■ Extracted records ■
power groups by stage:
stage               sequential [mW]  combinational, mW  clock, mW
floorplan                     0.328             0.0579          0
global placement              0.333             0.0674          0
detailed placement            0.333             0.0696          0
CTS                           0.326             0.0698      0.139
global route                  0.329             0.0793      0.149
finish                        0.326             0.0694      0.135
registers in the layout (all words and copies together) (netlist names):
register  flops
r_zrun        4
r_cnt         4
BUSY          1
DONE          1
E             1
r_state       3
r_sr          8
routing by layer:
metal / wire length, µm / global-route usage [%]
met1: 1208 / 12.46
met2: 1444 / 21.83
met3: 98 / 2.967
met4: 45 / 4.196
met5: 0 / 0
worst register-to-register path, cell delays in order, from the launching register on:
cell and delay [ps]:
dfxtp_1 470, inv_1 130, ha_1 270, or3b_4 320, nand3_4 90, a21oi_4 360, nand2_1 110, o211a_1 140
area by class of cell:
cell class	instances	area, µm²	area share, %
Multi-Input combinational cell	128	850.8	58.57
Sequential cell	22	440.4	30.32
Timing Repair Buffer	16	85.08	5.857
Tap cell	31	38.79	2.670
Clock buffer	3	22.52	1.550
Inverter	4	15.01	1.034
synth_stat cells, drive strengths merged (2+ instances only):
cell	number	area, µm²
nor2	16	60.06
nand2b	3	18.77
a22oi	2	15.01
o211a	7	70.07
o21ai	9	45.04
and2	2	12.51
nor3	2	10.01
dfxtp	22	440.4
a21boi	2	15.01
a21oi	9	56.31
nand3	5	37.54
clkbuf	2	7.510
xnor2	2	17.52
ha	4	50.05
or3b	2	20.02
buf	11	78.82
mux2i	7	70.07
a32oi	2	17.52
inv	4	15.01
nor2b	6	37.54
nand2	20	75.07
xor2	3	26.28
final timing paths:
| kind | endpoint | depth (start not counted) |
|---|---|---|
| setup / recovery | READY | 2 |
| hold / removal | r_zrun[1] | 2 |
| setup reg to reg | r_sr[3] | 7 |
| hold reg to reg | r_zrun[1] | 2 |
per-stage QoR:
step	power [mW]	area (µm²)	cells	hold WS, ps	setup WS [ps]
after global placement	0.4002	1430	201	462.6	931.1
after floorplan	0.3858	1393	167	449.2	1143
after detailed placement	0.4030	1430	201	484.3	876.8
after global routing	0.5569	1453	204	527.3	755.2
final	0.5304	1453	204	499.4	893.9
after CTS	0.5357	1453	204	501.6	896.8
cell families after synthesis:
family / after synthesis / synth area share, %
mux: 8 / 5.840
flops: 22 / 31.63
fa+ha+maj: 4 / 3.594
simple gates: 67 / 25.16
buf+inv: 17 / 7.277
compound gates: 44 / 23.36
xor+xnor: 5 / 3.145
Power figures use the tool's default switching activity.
[src/flat_wrapper.sv]
// flat-port wrapper written by rule: the top's interface ports become plain ports
module seg_scan_ctrl_flat 
#(
    parameter int NDIG        = 8,
    parameter int REFRESH_DIV = 100000,
    parameter int BLANK_CYC   = 200
)
  (clk, rst_n, bus_value, bus_load, bus_dp_in, bus_digit_en, bus_lz_blank, bus_ready, bus_x, bus_an, bus_dp_n, bus_digit_idx);
  seg_scan_if #(.NDIG(NDIG)) bus_i ();
  input  logic clk;
  input  logic rst_n;
  input wire logic [$bits(bus_i.value)-1:0] bus_value;
  input wire logic [$bits(bus_i.load)-1:0] bus_load;
  input wire logic [$bits(bus_i.dp_in)-1:0] bus_dp_in;
  input wire logic [$bits(bus_i.digit_en)-1:0] bus_digit_en;
  input wire logic [$bits(bus_i.lz_blank)-1:0] bus_lz_blank;
  output wire logic [$bits(bus_i.ready)-1:0] bus_ready;
  output wire logic [$bits(bus_i.x)-1:0] bus_x;
  output wire logic [$bits(bus_i.an)-1:0] bus_an;
  output wire logic [$bits(bus_i.dp_n)-1:0] bus_dp_n;
  output wire logic [$bits(bus_i.digit_idx)-1:0] bus_digit_idx;
  assign bus_i.value = bus_value;
  assign bus_i.load = bus_load;
  assign bus_i.dp_in = bus_dp_in;
  assign bus_i.digit_en = bus_digit_en;
  assign bus_i.lz_blank = bus_lz_blank;
  assign bus_ready = bus_i.ready;
  assign bus_x = bus_i.x;
  assign bus_an = bus_i.an;
  assign bus_dp_n = bus_i.dp_n;
  assign bus_digit_idx = bus_i.digit_idx;
  seg_scan_ctrl #(.NDIG(NDIG), .REFRESH_DIV(REFRESH_DIV), .BLANK_CYC(BLANK_CYC)) u_core (.clk(clk), .rst_n(rst_n), .bus(bus_i));
endmodule
$ cat src/rtl/flash_read_sequencer.sv
// Avalon-MM read initiator for flash audio playback: fetches one 32-bit word per
// sample pair and presents each half as a separate data_valid pulse.
module flash_read_sequencer #(
  parameter int unsigned        N          = 32,
  parameter int unsigned        ADDR_W     = 23,
  parameter logic [ADDR_W-1:0]  START_ADDR = '0,
  parameter logic [ADDR_W-1:0]  END_ADDR   = ADDR_W'('h7FFFF)
) (
  input  logic              fast_clock,
  input  logic              reset_n,
  input  logic              sample_tick,
  input  logic              play,
  input  logic              direction,
  input  logic              restart,
  output logic [ADDR_W-1:0] flash_address,
  output logic              flash_read,
  input  logic              flash_waitrequest,
  input  logic [N-1:0]      flash_readdata,
  input  logic              flash_readdatavalid,
  output logic [N-1:0]      read_data,
  output logic              data_valid,
  output logic              data_bus_select,
  output logic              overrun
);

  typedef enum logic [1:0] {
    S_IDLE,
    S_ISSUE,
    S_WAIT_DATA,
    S_PRESENT
  } state_t;

  state_t              r_state;
  state_t              w_state_nxt;

  logic [ADDR_W-1:0]   r_addr;
  logic                r_half;
  logic                r_dir;
  logic                r_discard;
  logic                r_pend;
  logic                r_pend_dir;
  logic [N-1:0]        r_read_data;
  logic                r_data_valid;
  logic                r_sel;
  logic                r_overrun;

  logic                w_boundary;
  logic                w_start;
  logic                w_capture;
  logic                w_present;
  logic                w_tick_busy;
  logic                w_accept;
  logic                w_stalled;
  logic [ADDR_W-1:0]   w_addr_step;

  // The first half of a word equals the direction bit: fwd -> lower (0), bwd -> upper (1).
  assign w_boundary  = (r_half == r_dir);
  assign w_tick_busy = sample_tick && (r_state != S_IDLE) && !restart;
  assign w_accept    = (r_state == S_ISSUE) && !flash_waitrequest;
  assign w_stalled   = (r_state == S_ISSUE) && flash_waitrequest;

  always_comb begin
    w_addr_step = r_addr;
    if (r_dir) begin
      w_addr_step = (r_addr == START_ADDR) ? END_ADDR : r_addr - ADDR_W'(1);
    end else begin
      w_addr_step = (r_addr == END_ADDR) ? START_ADDR : r_addr + ADDR_W'(1);
    end
  end

  always_ff @(posedge fast_clock or negedge reset_n) begin
    if (!reset_n) begin
      r_state <= S_IDLE;
    end else begin
      r_state <= w_state_nxt;
    end
  end

  always_comb begin
    w_state_nxt = r_state;
    w_start     = 1'b0;
    w_capture   = 1'b0;
    w_present   = 1'b0;
    case (r_state)
      S_IDLE: begin
        if (sample_tick && play && !restart) begin
          w_start     = 1'b1;
          w_state_nxt = w_boundary ? S_ISSUE : S_PRESENT;
        end
      end
      S_ISSUE: begin
        if (!flash_waitrequest) begin
          w_state_nxt = S_WAIT_DATA;
        end
      end
      S_WAIT_DATA: begin
        if (flash_readdatavalid) begin
          if (r_discard || restart) begin
            w_state_nxt = S_IDLE;
          end else begin
            w_capture   = 1'b1;
            w_state_nxt = S_PRESENT;
          end
        end
      end
      S_PRESENT: begin
        w_present   = 1'b1;
        w_state_nxt = S_IDLE;
      end
      default: begin
        w_state_nxt = S_IDLE;
      end
    endcase
  end

  always_ff @(posedge fast_clock or negedge reset_n) begin
    if (!reset_n) begin
      r_addr       <= START_ADDR;
      r_half       <= 1'b0;
      r_dir        <= 1'b0;
      r_discard    <= 1'b0;
      r_pend       <= 1'b0;
      r_pend_dir   <= 1'b0;
      r_read_data  <= '0;
      r_data_valid <= 1'b0;
      r_sel        <= 1'b0;
      r_overrun    <= 1'b0;
    end else begin
      r_data_valid <= 1'b0;

      if (w_capture) begin
        r_read_data <= flash_readdata;
      end

      if (w_present) begin
        r_data_valid <= 1'b1;
        r_sel        <= r_half;
      end

      if (restart) begin
        r_overrun <= 1'b0;
      end else if (w_tick_busy) begin
        r_overrun <= 1'b1;
      end

      if ((r_state == S_WAIT_DATA) && flash_readdatavalid) begin
        r_discard <= 1'b0;
      end else if (restart && ((r_state == S_ISSUE) || (r_state == S_WAIT_DATA))) begin
        r_discard <= 1'b1;
      end

      // A restart while the read is stalled must not move the address under the
      // pending request, so the reload is deferred until the read is accepted.
      if (restart && w_stalled) begin
        r_pend     <= 1'b1;
        r_pend_dir <= direction;
      end else if (restart) begin
        r_pend <= 1'b0;
        r_addr <= direction ? END_ADDR : START_ADDR;
        r_half <= direction;
        r_dir  <= direction;
      end else if (r_pend && w_accept) begin
        r_pend <= 1'b0;
        r_addr <= r_pend_dir ? END_ADDR : START_ADDR;
        r_half <= r_pend_dir;
        r_dir  <= r_pend_dir;
      end else if (w_start && w_boundary) begin
        r_dir  <= direction;
        r_half <= direction;
      end else if (w_present) begin
        r_half <= ~r_half;
        if (!w_boundary) begin
          r_addr <= w_addr_step;
        end
      end
    end
  end

  assign flash_address   = r_addr;
  assign flash_read      = (r_state == S_ISSUE);
  assign read_data       = r_read_data;
  assign data_valid      = r_data_valid;
  assign data_bus_select = r_sel;
  assign overrun         = r_overrun;

endmodule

■ Description of the task ■
Take every line above where "routing" appears and copy it.

■ Task output ■
routing by layer:
after global routing	0.5569	1453	204	527.3	755.2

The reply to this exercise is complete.